----- Dataset entries -----

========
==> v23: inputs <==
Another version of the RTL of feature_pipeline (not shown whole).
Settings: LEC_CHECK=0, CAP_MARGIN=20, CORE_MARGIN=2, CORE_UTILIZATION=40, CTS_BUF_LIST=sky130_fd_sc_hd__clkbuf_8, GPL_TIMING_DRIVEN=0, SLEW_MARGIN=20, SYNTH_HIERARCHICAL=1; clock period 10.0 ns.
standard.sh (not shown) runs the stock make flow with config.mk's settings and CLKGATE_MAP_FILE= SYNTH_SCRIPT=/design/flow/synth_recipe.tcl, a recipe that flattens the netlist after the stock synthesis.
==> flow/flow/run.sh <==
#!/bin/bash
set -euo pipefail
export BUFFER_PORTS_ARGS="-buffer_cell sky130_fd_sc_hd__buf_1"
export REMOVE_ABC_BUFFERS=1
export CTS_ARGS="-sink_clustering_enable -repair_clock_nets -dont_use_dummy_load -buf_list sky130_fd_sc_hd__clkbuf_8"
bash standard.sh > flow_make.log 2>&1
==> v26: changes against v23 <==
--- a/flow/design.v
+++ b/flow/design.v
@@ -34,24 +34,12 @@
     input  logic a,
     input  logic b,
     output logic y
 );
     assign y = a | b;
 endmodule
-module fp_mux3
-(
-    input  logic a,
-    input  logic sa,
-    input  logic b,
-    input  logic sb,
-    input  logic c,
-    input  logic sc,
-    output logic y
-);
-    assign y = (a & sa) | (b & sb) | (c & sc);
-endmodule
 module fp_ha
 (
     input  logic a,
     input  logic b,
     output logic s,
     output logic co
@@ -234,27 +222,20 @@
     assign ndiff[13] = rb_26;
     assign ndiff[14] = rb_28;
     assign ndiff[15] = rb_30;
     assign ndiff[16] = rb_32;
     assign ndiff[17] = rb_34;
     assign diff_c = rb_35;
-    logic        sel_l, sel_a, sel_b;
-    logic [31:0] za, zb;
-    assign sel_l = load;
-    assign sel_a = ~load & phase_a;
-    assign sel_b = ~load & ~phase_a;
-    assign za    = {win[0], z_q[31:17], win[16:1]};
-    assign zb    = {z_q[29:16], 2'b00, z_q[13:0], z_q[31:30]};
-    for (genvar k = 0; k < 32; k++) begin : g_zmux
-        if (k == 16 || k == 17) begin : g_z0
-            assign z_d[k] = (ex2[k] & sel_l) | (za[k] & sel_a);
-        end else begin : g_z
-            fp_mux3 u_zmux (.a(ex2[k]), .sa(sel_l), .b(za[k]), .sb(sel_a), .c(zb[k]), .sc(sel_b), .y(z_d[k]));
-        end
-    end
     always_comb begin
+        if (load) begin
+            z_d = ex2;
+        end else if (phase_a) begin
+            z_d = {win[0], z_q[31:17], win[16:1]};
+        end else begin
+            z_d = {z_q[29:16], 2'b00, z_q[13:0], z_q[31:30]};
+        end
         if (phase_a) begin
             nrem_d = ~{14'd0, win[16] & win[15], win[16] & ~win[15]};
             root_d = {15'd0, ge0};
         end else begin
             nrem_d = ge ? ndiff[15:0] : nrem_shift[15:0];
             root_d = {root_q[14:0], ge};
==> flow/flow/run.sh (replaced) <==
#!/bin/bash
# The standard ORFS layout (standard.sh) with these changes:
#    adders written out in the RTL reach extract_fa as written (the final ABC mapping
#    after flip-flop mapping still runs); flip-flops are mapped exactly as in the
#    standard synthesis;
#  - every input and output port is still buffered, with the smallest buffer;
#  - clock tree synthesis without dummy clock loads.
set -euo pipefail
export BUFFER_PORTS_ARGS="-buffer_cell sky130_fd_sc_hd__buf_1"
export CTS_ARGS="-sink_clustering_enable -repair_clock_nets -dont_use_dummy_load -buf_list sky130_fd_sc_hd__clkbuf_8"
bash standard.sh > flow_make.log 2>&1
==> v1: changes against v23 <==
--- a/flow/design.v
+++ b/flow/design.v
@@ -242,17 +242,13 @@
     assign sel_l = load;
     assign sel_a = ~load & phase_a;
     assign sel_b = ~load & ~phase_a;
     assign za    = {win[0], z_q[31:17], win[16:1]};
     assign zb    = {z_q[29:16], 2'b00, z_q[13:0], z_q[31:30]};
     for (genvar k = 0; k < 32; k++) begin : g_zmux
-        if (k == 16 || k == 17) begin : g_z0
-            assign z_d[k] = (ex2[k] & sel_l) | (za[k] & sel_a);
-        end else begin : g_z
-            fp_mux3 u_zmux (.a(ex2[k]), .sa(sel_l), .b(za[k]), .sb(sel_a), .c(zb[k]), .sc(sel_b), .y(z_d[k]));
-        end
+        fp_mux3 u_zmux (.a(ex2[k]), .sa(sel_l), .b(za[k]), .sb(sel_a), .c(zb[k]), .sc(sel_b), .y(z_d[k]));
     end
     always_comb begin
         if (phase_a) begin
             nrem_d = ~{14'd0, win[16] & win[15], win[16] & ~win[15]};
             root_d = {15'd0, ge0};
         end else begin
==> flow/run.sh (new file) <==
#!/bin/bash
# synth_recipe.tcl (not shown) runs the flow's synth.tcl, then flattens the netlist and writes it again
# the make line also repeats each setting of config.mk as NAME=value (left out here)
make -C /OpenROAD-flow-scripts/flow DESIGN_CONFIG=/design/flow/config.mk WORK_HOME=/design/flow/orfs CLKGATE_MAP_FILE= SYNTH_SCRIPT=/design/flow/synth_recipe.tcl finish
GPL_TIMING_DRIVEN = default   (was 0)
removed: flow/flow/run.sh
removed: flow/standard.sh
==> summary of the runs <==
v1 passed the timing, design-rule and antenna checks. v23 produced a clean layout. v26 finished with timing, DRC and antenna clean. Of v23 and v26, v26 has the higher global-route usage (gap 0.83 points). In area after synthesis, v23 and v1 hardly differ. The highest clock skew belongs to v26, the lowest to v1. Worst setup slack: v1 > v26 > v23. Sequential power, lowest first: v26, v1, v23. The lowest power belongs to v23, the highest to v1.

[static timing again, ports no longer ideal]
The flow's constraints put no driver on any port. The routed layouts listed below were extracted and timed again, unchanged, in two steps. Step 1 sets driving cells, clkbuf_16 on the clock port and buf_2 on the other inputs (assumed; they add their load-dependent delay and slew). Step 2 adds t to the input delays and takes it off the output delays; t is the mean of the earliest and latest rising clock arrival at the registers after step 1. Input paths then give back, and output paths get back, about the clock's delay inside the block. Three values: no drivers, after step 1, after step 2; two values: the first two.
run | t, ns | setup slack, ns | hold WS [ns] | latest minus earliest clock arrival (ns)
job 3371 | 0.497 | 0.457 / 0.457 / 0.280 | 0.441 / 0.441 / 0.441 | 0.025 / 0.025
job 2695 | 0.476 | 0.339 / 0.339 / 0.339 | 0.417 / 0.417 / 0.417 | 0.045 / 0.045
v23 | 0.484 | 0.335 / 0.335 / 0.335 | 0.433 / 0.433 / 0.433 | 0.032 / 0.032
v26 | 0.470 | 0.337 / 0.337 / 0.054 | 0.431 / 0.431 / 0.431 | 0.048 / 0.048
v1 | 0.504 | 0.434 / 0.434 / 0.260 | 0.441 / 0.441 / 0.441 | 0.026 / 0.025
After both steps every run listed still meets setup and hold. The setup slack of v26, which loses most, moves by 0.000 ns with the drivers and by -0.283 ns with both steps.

-----

What to do =>
Output all the lines above, matching them word for word.

Finished exercise =>
========
==> v23: inputs <==
Another version of the RTL of feature_pipeline (not shown whole).
Settings: LEC_CHECK=0, CAP_MARGIN=20, CORE_MARGIN=2, CORE_UTILIZATION=40, CTS_BUF_LIST=sky130_fd_sc_hd__clkbuf_8, GPL_TIMING_DRIVEN=0, SLEW_MARGIN=20, SYNTH_HIERARCHICAL=1; clock period 10.0 ns.
standard.sh (not shown) runs the stock make flow with config.mk's settings and CLKGATE_MAP_FILE= SYNTH_SCRIPT=/design/flow/synth_recipe.tcl, a recipe that flattens the netlist after the stock synthesis.
==> flow/flow/run.sh <==
#!/bin/bash
set -euo pipefail
export BUFFER_PORTS_ARGS="-buffer_cell sky130_fd_sc_hd__buf_1"
export REMOVE_ABC_BUFFERS=1
export CTS_ARGS="-sink_clustering_enable -repair_clock_nets -dont_use_dummy_load -buf_list sky130_fd_sc_hd__clkbuf_8"
bash standard.sh > flow_make.log 2>&1
==> v26: changes against v23 <==
--- a/flow/design.v
+++ b/flow/design.v
@@ -34,24 +34,12 @@
     input  logic a,
     input  logic b,
     output logic y
 );
     assign y = a | b;
 endmodule
-module fp_mux3
-(
-    input  logic a,
-    input  logic sa,
-    input  logic b,
-    input  logic sb,
-    input  logic c,
-    input  logic sc,
-    output logic y
-);
-    assign y = (a & sa) | (b & sb) | (c & sc);
-endmodule
 module fp_ha
 (
     input  logic a,
     input  logic b,
     output logic s,
     output logic co
@@ -234,27 +222,20 @@
     assign ndiff[13] = rb_26;
     assign ndiff[14] = rb_28;
     assign ndiff[15] = rb_30;
     assign ndiff[16] = rb_32;
     assign ndiff[17] = rb_34;
     assign diff_c = rb_35;
-    logic        sel_l, sel_a, sel_b;
-    logic [31:0] za, zb;
-    assign sel_l = load;
-    assign sel_a = ~load & phase_a;
-    assign sel_b = ~load & ~phase_a;
-    assign za    = {win[0], z_q[31:17], win[16:1]};
-    assign zb    = {z_q[29:16], 2'b00, z_q[13:0], z_q[31:30]};
-    for (genvar k = 0; k < 32; k++) begin : g_zmux
-        if (k == 16 || k == 17) begin : g_z0
-            assign z_d[k] = (ex2[k] & sel_l) | (za[k] & sel_a);
-        end else begin : g_z
-            fp_mux3 u_zmux (.a(ex2[k]), .sa(sel_l), .b(za[k]), .sb(sel_a), .c(zb[k]), .sc(sel_b), .y(z_d[k]));
-        end
-    end
     always_comb begin
+        if (load) begin
+            z_d = ex2;
+        end else if (phase_a) begin
+            z_d = {win[0], z_q[31:17], win[16:1]};
+        end else begin
+            z_d = {z_q[29:16], 2'b00, z_q[13:0], z_q[31:30]};
+        end
         if (phase_a) begin
             nrem_d = ~{14'd0, win[16] & win[15], win[16] & ~win[15]};
             root_d = {15'd0, ge0};
         end else begin
             nrem_d = ge ? ndiff[15:0] : nrem_shift[15:0];
             root_d = {root_q[14:0], ge};
==> flow/flow/run.sh (replaced) <==
#!/bin/bash
# The standard ORFS layout (standard.sh) with these changes:
#    adders written out in the RTL reach extract_fa as written (the final ABC mapping
#    after flip-flop mapping still runs); flip-flops are mapped exactly as in the
#    standard synthesis;
#  - every input and output port is still buffered, with the smallest buffer;
#  - clock tree synthesis without dummy clock loads.
set -euo pipefail
export BUFFER_PORTS_ARGS="-buffer_cell sky130_fd_sc_hd__buf_1"
export CTS_ARGS="-sink_clustering_enable -repair_clock_nets -dont_use_dummy_load -buf_list sky130_fd_sc_hd__clkbuf_8"
bash standard.sh > flow_make.log 2>&1
==> v1: changes against v23 <==
--- a/flow/design.v
+++ b/flow/design.v
@@ -242,17 +242,13 @@
     assign sel_l = load;
     assign sel_a = ~load & phase_a;
     assign sel_b = ~load & ~phase_a;
     assign za    = {win[0], z_q[31:17], win[16:1]};
     assign zb    = {z_q[29:16], 2'b00, z_q[13:0], z_q[31:30]};
     for (genvar k = 0; k < 32; k++) begin : g_zmux
-        if (k == 16 || k == 17) begin : g_z0
-            assign z_d[k] = (ex2[k] & sel_l) | (za[k] & sel_a);
-        end else begin : g_z
-            fp_mux3 u_zmux (.a(ex2[k]), .sa(sel_l), .b(za[k]), .sb(sel_a), .c(zb[k]), .sc(sel_b), .y(z_d[k]));
-        end
+        fp_mux3 u_zmux (.a(ex2[k]), .sa(sel_l), .b(za[k]), .sb(sel_a), .c(zb[k]), .sc(sel_b), .y(z_d[k]));
     end
     always_comb begin
         if (phase_a) begin
             nrem_d = ~{14'd0, win[16] & win[15], win[16] & ~win[15]};
             root_d = {15'd0, ge0};
         end else begin
==> flow/run.sh (new file) <==
#!/bin/bash
# synth_recipe.tcl (not shown) runs the flow's synth.tcl, then flattens the netlist and writes it again
# the make line also repeats each setting of config.mk as NAME=value (left out here)
make -C /OpenROAD-flow-scripts/flow DESIGN_CONFIG=/design/flow/config.mk WORK_HOME=/design/flow/orfs CLKGATE_MAP_FILE= SYNTH_SCRIPT=/design/flow/synth_recipe.tcl finish
GPL_TIMING_DRIVEN = default   (was 0)
removed: flow/flow/run.sh
removed: flow/standard.sh
==> summary of the runs <==
v1 passed the timing, design-rule and antenna checks. v23 produced a clean layout. v26 finished with timing, DRC and antenna clean. Of v23 and v26, v26 has the higher global-route usage (gap 0.83 points). In area after synthesis, v23 and v1 hardly differ. The highest clock skew belongs to v26, the lowest to v1. Worst setup slack: v1 > v26 > v23. Sequential power, lowest first: v26, v1, v23. The lowest power belongs to v23, the highest to v1.

[static timing again, ports no longer ideal]
The flow's constraints put no driver on any port. The routed layouts listed below were extracted and timed again, unchanged, in two steps. Step 1 sets driving cells, clkbuf_16 on the clock port and buf_2 on the other inputs (assumed; they add their load-dependent delay and slew). Step 2 adds t to the input delays and takes it off the output delays; t is the mean of the earliest and latest rising clock arrival at the registers after step 1. Input paths then give back, and output paths get back, about the clock's delay inside the block. Three values: no drivers, after step 1, after step 2; two values: the first two.
run | t, ns | setup slack, ns | hold WS [ns] | latest minus earliest clock arrival (ns)
job 3371 | 0.497 | 0.457 / 0.457 / 0.280 | 0.441 / 0.441 / 0.441 | 0.025 / 0.025
job 2695 | 0.476 | 0.339 / 0.339 / 0.339 | 0.417 / 0.417 / 0.417 | 0.045 / 0.045
v23 | 0.484 | 0.335 / 0.335 / 0.335 | 0.433 / 0.433 / 0.433 | 0.032 / 0.032
v26 | 0.470 | 0.337 / 0.337 / 0.054 | 0.431 / 0.431 / 0.431 | 0.048 / 0.048
v1 | 0.504 | 0.434 / 0.434 / 0.260 | 0.441 / 0.441 / 0.441 | 0.026 / 0.025
After both steps every run listed still meets setup and hold. The setup slack of v26, which loses most, moves by 0.000 ns with the drivers and by -0.283 ns with both steps.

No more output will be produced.